### PROBLEM DETAILS
Retype word for word the lines of the data below, from the first to the one bearing "export LEC_CHECK = 0", with that one included.

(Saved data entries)
###

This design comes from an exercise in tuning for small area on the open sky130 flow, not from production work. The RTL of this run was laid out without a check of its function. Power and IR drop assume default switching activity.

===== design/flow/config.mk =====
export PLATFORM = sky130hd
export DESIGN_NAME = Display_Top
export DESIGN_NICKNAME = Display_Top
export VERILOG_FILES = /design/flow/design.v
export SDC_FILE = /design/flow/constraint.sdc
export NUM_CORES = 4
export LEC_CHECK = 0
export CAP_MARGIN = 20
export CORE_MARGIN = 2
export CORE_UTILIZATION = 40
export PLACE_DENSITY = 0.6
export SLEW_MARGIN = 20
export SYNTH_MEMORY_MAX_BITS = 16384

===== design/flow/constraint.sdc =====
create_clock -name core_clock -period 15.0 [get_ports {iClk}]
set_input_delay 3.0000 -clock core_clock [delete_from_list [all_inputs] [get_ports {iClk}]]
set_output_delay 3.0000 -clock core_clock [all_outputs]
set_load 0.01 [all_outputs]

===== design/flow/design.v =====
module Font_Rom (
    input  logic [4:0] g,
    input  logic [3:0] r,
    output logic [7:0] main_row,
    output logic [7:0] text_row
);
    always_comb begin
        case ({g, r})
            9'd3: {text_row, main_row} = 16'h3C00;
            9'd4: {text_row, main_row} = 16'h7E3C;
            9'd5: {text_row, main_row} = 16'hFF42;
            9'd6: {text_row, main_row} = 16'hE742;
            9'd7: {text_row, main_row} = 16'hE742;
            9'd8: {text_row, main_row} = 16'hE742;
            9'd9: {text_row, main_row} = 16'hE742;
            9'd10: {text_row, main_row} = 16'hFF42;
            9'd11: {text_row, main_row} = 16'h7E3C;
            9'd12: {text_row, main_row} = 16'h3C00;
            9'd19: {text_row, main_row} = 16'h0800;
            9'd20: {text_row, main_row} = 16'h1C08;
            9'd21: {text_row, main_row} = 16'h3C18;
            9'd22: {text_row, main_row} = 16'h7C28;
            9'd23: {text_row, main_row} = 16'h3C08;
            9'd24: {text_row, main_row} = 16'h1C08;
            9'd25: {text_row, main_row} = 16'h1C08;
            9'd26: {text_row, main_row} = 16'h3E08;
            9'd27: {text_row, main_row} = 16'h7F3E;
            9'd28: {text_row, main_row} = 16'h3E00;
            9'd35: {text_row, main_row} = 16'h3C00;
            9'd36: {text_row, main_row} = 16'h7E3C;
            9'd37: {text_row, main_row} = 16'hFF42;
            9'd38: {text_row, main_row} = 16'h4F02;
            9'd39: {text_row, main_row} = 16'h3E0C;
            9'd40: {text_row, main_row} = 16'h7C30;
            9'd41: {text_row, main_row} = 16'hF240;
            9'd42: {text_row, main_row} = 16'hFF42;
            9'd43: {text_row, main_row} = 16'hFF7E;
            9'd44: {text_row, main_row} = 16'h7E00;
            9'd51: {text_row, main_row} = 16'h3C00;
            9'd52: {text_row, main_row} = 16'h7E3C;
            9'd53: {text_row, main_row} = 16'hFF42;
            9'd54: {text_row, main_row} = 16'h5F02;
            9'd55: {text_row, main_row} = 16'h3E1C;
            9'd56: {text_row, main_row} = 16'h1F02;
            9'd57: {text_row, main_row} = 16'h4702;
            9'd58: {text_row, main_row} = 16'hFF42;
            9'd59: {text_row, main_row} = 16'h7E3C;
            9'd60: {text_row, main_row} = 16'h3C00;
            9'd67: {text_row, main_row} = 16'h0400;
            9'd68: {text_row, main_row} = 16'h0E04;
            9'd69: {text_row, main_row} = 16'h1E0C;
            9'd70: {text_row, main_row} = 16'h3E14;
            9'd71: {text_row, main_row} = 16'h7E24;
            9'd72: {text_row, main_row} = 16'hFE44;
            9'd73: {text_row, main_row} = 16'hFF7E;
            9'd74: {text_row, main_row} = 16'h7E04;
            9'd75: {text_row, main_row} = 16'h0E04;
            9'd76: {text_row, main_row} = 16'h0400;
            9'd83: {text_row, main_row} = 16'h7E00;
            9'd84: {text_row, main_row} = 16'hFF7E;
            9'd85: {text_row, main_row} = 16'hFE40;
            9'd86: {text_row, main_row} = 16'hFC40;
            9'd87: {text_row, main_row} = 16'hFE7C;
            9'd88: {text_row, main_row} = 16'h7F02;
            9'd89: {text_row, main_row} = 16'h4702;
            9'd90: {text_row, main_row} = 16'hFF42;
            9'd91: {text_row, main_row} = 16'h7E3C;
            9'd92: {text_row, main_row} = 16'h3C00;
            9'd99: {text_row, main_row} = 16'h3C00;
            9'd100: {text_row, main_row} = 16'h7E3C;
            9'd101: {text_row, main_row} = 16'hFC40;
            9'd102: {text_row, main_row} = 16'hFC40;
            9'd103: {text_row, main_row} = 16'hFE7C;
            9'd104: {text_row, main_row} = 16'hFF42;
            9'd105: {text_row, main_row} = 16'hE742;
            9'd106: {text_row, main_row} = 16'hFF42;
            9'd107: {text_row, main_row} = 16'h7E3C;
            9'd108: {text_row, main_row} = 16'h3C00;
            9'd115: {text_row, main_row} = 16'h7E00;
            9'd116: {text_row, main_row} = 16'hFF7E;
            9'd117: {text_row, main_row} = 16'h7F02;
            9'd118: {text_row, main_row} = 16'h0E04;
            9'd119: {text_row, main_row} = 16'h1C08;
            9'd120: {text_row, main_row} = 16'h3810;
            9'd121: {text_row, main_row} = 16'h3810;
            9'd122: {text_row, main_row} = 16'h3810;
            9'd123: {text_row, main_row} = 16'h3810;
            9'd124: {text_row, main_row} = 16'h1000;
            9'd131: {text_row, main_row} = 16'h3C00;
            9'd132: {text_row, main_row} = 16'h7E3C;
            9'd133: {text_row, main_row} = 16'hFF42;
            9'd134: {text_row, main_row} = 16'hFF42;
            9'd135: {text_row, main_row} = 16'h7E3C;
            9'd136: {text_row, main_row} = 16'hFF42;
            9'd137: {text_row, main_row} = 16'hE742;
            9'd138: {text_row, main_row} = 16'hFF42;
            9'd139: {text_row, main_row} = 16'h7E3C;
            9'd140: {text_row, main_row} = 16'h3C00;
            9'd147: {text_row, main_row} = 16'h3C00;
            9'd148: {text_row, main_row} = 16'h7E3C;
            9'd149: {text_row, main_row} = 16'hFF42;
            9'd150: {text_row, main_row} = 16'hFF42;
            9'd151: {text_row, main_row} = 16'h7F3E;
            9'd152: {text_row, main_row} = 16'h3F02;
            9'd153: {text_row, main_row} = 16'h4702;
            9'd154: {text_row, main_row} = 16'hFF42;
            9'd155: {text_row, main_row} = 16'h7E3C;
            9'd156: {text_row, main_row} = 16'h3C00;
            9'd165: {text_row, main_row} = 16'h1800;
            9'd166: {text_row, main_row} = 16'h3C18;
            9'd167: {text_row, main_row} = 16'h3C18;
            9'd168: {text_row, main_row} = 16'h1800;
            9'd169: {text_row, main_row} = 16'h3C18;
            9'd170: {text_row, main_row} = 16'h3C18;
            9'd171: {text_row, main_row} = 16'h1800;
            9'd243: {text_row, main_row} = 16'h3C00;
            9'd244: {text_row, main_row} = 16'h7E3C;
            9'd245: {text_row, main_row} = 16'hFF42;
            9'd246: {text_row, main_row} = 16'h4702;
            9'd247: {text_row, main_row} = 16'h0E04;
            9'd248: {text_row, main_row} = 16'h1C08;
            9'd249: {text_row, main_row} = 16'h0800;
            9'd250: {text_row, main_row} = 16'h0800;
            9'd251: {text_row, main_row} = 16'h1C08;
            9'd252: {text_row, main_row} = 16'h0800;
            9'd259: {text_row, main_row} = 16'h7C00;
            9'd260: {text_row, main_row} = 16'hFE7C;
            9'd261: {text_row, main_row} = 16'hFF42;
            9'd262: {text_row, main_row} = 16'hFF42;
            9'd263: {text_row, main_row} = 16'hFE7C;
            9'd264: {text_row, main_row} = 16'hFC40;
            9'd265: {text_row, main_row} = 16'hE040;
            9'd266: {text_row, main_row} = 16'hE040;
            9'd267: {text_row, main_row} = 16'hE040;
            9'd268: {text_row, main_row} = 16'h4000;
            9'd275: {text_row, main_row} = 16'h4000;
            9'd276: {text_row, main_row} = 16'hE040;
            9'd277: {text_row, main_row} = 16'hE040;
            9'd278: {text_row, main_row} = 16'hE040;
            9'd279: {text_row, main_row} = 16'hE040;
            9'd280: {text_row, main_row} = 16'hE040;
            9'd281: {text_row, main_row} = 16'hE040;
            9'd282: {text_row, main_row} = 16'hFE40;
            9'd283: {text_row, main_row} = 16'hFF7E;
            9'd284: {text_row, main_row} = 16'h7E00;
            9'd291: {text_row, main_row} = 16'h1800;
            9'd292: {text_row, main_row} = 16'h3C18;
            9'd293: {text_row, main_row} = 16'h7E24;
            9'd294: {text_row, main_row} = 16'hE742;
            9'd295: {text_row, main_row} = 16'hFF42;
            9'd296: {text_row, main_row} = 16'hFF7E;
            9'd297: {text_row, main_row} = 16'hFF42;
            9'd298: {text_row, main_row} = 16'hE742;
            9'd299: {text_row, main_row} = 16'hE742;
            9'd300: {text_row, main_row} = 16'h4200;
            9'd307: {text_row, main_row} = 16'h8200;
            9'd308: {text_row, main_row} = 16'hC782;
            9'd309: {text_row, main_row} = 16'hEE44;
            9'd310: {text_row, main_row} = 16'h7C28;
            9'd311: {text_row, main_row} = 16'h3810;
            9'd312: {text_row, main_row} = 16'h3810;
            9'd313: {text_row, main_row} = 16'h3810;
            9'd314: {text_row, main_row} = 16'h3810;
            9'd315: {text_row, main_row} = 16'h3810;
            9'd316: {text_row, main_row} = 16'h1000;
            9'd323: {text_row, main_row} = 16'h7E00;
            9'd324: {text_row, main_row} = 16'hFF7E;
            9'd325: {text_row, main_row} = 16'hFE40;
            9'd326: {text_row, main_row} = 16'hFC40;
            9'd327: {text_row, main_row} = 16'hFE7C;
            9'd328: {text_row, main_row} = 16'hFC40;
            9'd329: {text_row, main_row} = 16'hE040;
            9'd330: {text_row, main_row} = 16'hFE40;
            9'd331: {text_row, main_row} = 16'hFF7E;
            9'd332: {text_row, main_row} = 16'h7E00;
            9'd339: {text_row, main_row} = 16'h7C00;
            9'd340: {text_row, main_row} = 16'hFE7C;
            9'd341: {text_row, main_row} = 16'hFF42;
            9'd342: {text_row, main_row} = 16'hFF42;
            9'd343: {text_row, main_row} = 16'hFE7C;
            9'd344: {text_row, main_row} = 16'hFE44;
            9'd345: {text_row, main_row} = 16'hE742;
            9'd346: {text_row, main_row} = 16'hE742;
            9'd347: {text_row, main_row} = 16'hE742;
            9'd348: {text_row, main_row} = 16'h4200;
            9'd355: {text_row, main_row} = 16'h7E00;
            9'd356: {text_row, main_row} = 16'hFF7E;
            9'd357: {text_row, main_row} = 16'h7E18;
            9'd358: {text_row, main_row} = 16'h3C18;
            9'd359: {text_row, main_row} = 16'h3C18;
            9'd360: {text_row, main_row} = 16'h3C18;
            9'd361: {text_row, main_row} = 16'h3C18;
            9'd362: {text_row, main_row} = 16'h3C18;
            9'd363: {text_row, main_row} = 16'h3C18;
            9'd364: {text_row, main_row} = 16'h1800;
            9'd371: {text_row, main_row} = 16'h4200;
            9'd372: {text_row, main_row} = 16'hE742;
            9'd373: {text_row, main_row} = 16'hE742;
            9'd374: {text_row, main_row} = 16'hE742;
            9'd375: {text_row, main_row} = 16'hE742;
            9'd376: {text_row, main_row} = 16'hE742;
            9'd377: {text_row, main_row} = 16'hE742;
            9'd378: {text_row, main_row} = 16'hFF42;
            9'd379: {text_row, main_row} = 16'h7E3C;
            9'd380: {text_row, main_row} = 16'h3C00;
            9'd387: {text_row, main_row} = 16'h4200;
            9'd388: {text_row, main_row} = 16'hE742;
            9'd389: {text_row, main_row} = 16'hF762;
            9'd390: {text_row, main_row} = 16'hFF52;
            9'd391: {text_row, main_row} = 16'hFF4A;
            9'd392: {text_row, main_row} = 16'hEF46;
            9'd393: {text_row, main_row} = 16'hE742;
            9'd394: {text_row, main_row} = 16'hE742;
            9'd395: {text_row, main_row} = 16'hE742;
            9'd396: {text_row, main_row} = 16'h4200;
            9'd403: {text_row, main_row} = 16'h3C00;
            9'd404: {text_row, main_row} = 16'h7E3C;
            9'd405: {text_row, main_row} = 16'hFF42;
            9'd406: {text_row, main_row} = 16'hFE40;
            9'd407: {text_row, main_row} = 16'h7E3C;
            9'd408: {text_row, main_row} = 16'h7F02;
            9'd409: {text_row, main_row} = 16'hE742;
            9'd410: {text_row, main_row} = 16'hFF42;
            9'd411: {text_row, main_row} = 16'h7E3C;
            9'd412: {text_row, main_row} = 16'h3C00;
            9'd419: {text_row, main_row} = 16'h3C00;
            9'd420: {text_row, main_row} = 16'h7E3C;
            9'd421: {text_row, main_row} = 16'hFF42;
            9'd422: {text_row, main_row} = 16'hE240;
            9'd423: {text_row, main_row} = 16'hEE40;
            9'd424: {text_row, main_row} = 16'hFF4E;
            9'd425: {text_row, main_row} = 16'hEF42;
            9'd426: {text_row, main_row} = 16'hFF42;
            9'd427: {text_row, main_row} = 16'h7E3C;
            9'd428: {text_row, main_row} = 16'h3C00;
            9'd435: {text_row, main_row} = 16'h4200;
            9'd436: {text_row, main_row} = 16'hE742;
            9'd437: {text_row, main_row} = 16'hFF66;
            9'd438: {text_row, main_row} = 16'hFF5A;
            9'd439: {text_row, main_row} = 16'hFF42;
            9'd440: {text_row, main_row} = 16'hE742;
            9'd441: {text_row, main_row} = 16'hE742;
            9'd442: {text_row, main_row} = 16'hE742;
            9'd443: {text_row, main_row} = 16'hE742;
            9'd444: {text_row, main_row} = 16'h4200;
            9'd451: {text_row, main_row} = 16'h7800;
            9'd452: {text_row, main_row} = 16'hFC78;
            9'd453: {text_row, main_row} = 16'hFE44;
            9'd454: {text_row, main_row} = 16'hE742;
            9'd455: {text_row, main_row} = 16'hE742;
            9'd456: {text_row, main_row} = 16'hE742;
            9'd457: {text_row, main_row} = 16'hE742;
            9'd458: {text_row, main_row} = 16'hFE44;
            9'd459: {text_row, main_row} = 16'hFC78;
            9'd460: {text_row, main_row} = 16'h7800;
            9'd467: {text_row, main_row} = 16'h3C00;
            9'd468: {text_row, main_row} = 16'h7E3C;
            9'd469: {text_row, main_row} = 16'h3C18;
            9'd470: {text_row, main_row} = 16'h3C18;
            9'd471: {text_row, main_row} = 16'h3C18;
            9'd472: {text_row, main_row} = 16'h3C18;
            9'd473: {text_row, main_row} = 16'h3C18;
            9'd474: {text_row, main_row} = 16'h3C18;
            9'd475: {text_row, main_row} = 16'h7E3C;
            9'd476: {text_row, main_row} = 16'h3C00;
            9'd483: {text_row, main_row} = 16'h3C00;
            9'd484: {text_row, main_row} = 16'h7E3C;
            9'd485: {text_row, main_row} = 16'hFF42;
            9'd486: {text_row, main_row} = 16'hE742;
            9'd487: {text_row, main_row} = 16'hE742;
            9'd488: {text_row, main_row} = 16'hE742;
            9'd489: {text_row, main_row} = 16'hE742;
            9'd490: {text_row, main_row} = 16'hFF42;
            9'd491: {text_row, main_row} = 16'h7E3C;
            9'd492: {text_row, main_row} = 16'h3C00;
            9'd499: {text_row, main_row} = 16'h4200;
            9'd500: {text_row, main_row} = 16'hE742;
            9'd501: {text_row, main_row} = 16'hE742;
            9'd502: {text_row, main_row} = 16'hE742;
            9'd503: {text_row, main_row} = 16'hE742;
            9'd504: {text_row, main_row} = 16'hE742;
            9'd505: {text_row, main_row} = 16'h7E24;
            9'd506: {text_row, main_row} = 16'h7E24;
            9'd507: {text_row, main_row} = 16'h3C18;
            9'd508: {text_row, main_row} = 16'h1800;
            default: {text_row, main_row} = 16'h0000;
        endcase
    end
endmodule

###

### ANSWER FOR THE TASK
This design comes from an exercise in tuning for small area on the open sky130 flow, not from production work. The RTL of this run was laid out without a check of its function. Power and IR drop assume default switching activity.

===== design/flow/config.mk =====
export PLATFORM = sky130hd
export DESIGN_NAME = Display_Top
export DESIGN_NICKNAME = Display_Top
export VERILOG_FILES = /design/flow/design.v
export SDC_FILE = /design/flow/constraint.sdc
export NUM_CORES = 4
export LEC_CHECK = 0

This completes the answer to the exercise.